The Best of Ruskin Bond (4 page)

My First Love

A
yah, my childhood governess, was my first love. She was thirty and I was six. She was a tall, broad-limbed woman, and in my view extremely handsome. The west- coast fishing community to which she belonged, and the Arab and African blood she had inherited, were partly responsible for her magnificent build and colourful personality. Occasionally when one of my parents’ guests called her ugly without really taking a proper look at her, I would exclaim, ‘No she is beautiful!’ The vehemence of my reply would disconcert the guests and embarrass my parents.

We lived in a small Indian State on the Kathiawar coast, where my father had a job as guardian-tutor for the Maharaja’s children. He conducted a small school in a corner of the palace, and was fully occupied most of the day. My mother would frequently be visiting other Anglo-Indian families. And I, being considered too much of a menace to be taken to other people’s houses, was left in the charge of Ayah.

Most children who saw Ayah drew away from her in fright. Her size, her wrestler’s arms, her broad quivering hips, were at first disconcerting to a child. She had thick, crinkly hair and teeth stained red with the juice of innumerable paan-leaves. Her hands were rough and heavy, as I knew from the number of times she had brought them down on my bottom. When she was angry, her face resembled a menacing thundercloud; but when she smiled with pleasure it was as though the sun had just emerged, lighting up her features with a great dazzle. Ayah frequently beat me, but soon afterwards she would be overcome by remorse, and then she would take me in her strong arms and plant heavy wet kisses on my eyes and cheeks and mouth. She was in love with my soft white skin, and often made believe that I was her own child, pressing my face to her great breasts, bathing and dressing me with infinite tenderness, and defending me against everyone, including my parents.

Sometimes, when my parents were out, I would insist that she bathe with me. We would wallow together in the long marble tub; I, small, pink and podgy; and Ayah, like a benevolent hippopotamus, causing the bath-tub to overflow.
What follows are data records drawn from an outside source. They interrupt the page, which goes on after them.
==> inputs of 05-07 <==
// ARM
module ARM (
    input clk,
    input rst,
    output [31:0] imem_addr,
    input [31:0] imem_data,
    output [17:0] SRAM_ADDR,
    output [15:0] SRAM_DQ_O,
    input [15:0] SRAM_DQ_I,
    output SRAM_WE_N
);
Settings: LEC_CHECK=0, CAP_MARGIN=15, CORE_MARGIN=2, CORE_UTILIZATION=71, CTS_CLUSTER_DIAMETER=210, CTS_CLUSTER_SIZE=31, SETUP_SLACK_MARGIN=3.72, SLEW_MARGIN=20; clock period 16.1 ns.
run.sh (not shown) runs the stock make flow with config.mk's settings and CLKGATE_MAP_FILE=.
==> 06-09: changes against 05-07 <==
Settings changed: CAP_MARGIN 15 to 20, CORE_UTILIZATION 71 to 29, CTS_CLUSTER_DIAMETER 210 to default, CTS_CLUSTER_SIZE 31 to default, PLACE_DENSITY from default to 0.6, SETUP_SLACK_MARGIN 3.72 to 0.4.
==> flow/constraint.sdc (replaced) <==
create_clock -name core_clock -period 20.5 [get_ports {clk}]
set_input_delay 4.1000 -clock core_clock [delete_from_list [all_inputs] [get_ports {clk}]]
set_output_delay 4.1000 -clock core_clock [all_outputs]
set_load 0.01 [all_outputs]
==> 12-24: changes against 05-07 <==
Settings changed: ABC_AREA from default to 1, CAP_MARGIN 15 to 20, CORE_MARGIN 2 to 5, CORE_UTILIZATION 71 to 41, CTS_CLUSTER_DIAMETER 210 to default, CTS_CLUSTER_SIZE 31 to 77, MAX_ROUTING_LAYER from default to met4, PLACE_DENSITY from default to 0.66, SETUP_SLACK_MARGIN 3.72 to default, SLEW_MARGIN 20 to 15.
==> flow/constraint.sdc (replaced) <==
create_clock -name core_clock -period 24.2 [get_ports {clk}]
set_input_delay 4.8400 -clock core_clock [delete_from_list [all_inputs] [get_ports {clk}]]
set_output_delay 4.8400 -clock core_clock [all_outputs]
set_load 0.01 [all_outputs]
==> notes <==
05-07 died in clock tree synthesis on DPL-0033. 12-24 ran to the end with no violations. 06-09 went through all stages and came out clean.
Between 06-09 and 12-24, the lower via count is in 06-09 (gap 7.7%, measured against 12-24).
Of 12-24 and 06-09, 12-24 has the higher core utilization (gap 11 points).
Against 06-09, the die size of 12-24 is lower by about 28%.
Of 12-24 and 06-09, 12-24 has the higher clock skew (gap 0.012 ns).
Against 12-24, the register-to-register slack of 06-09 is worse by 1.7 ns.
Against 06-09, the routed wire length of 12-24 is smaller by 5.8%.
First-iteration DRC count: 06-09 is smaller than 12-24 (28%).
==> figures <==
metric	06-09	12-24	05-07
Result of the run	complete, no violations	complete, no violations	aborted with a tool error
Stage where the flow stopped	-	-	clock tree synthesis
Path type of the worst setup path	reg2reg	reg2reg	-
Startpoint kind of the worst setup timing path	flop	flop	-
Total DRC errors in the routed layout	0	0	-
Worst slack on hold paths	0.405 ns	0.399 ns	-
Per-instance average area after synthesis	9.42 um^2	7.29 um^2	9.42 um^2
Post-DP HPWL	233000 um	212000 um	203000 um
HP Class	reg2reg	reg2reg	-
Final nets	8172	9600	-
Critical Path Sink	Status_Register.out[0]	Status_Register.out[0]	-
Area of the synthesized netlist per yosys stat	65700 um^2	64800 um^2	65700 um^2
Met2 usage in global routing	42.5%	52.0%	-
Register share of the cell area	31.0%	33.4%	-
Hold bufs inserted after CTS	0	0	-

* * *

==> run Y: inputs <==
ARM again, from the RTL that the note above started with.
export LEC_CHECK = 0
export ABC_AREA = 0
export CAP_MARGIN = 20
export CELL_PAD_IN_SITES_GLOBAL_PLACEMENT = 1
export CORE_ASPECT_RATIO = 0.86
export CORE_MARGIN = 4
export CORE_UTILIZATION = 61
export CTS_CLUSTER_DIAMETER = 344
export CTS_CLUSTER_SIZE = 29
export GPL_TIMING_DRIVEN = 0
export MAX_ROUTING_LAYER = met4
export MIN_ROUTING_LAYER = met1
export PLACE_DENSITY_LB_ADDON = 0.23
export SETUP_SLACK_MARGIN = 2.1
export SLEW_MARGIN = 15
export TNS_END_PERCENT = 55
create_clock -name core_clock -period 18.2 [get_ports {clk}]
==> run M: changes against run Y <==
ABC_AREA = default   (was 0)
CELL_PAD_IN_SITES_GLOBAL_PLACEMENT = default   (was 1)
CORE_ASPECT_RATIO = default   (was 0.86)
CORE_MARGIN = 2   (was 4)
CORE_UTILIZATION = 58   (was 61)
CTS_CLUSTER_DIAMETER = default   (was 344)
CTS_CLUSTER_SIZE = 20   (was 29)
GPL_TIMING_DRIVEN = default   (was 0)
MAX_ROUTING_LAYER = default   (was met4)
MIN_ROUTING_LAYER = default   (was met1)
PLACE_DENSITY_LB_ADDON = default   (was 0.23)
SETUP_SLACK_MARGIN = default   (was 2.1)
SLEW_MARGIN = 20   (was 15)
TNS_END_PERCENT = 5   (was 55)
==> flow/constraint.sdc (replaced) <==
create_clock -name core_clock -period 14.3 [get_ports {clk}]
set_input_delay 2.8600 -clock core_clock [delete_from_list [all_inputs] [get_ports {clk}]]
set_output_delay 2.8600 -clock core_clock [all_outputs]
set_load 0.01 [all_outputs]
==> results <==
- Run Y failed in 5_1_grt on GRT-0232. Run M never finished: it broke off in 5_1_grt.
- Synthesized cell count is the same in run Y and run M.
- Synthesized area is the same in run Y and run M.
- Between run M and run Y, the lower die size is in run Y (gap about 2.6%, measured against run Y).

* * *

==> run P: inputs <==
ARM again, from the RTL that the note above started with.
export LEC_CHECK = 0
export CAP_MARGIN = 20
export CORE_MARGIN = 2
export CORE_UTILIZATION = 57
export CTS_CLUSTER_SIZE = 79
export PLACE_DENSITY = 0.6
export SETUP_SLACK_MARGIN = -1.04
export SLEW_MARGIN = 20
export TNS_END_PERCENT = 5
create_clock -name core_clock -period 11.6 [get_ports {clk}]
==> run D (differences from run P) <==
- CORE_UTILIZATION: 57 -> 47
- CTS_CLUSTER_SIZE: 79 -> not set
- PLACE_DENSITY: 0.6 -> not set
- SETUP_SLACK_MARGIN: -1.04 -> 2.98
- TNS_END_PERCENT: 5 -> not set
==> flow/constraint.sdc (replaced) <==
create_clock -name core_clock -period 11.4 [get_ports {clk}]
set_input_delay 2.2800 -clock core_clock [delete_from_list [all_inputs] [get_ports {clk}]]
set_output_delay 2.2800 -clock core_clock [all_outputs]
set_load 0.01 [all_outputs]
==> notes <==
Run P failed in global routing (5_1_grt). Run D aborted during global routing (5_1_grt) on ODB-0269.
In synthesized cell count, run D and run P do not differ.
In run D the die area is larger than in run P, by about 20%.
In synthesized area, run P and run D do not differ.
==> figures <==
|  | run P | run D |
|---|---|---|
| Predominant post-synthesis flop cell | edfxtp_1 | edfxtp_1 |
| H-tree lvl count | 3 | 3 |
| Final estimated routing congestion in global placement | 1.25 | 1.14 |
| TritonCTS Buffers | 97 | 102 |
| Height of the chip | 344 um | 378 um |
| Number of hold buffers added after CTS | 0 | 0 |
| Placed Cells incl. Taps | 9834 | 10300 |
| Placeable Area | 114000 um2 | 139000 um2 |
| Die Outline Area | 118000 um2 | 143000 um2 |
| Placed instance area | 81200 um2 | 82700 um2 |
| Number of warning messages in the yosys log | 14 | 14 |
| Status | aborted with a tool error | aborted with a tool error |
| Failing step | global routing (5_1_grt) | global routing (5_1_grt) |
| Site Rows | 124 | 137 |
| Setup bufs post-CTS | 32 | 122 |
| Placement Setup Slack | -3490 ps | -3570 ps |
| Effective utilization at floorplan | 57.5% | 47.2% |
| Share of the synthesized area in the top cell type | 25.6% | 25.6% |
| Number of gates given a new drive strength after cts | 109 | 474 |
| Horizontal die size | 344 um | 378 um |
| Final HPWL DP | 256000 um | 260000 um |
She scrubbed and soaped me, while I relaxed and enjoyed the sensation of her rough hands moving over my back and tummy. And then, before she could heave herself out of the tub, I would leap from the water and charge out of the bathroom without my clothes. Ayah would come flapping after me, a sheet tied hurriedly about her waist; and we would race through the rooms until finally she caught up with me, gave me several resounding slaps, watched me burst into tears, and then break down herself and take me to her comfortable bosom.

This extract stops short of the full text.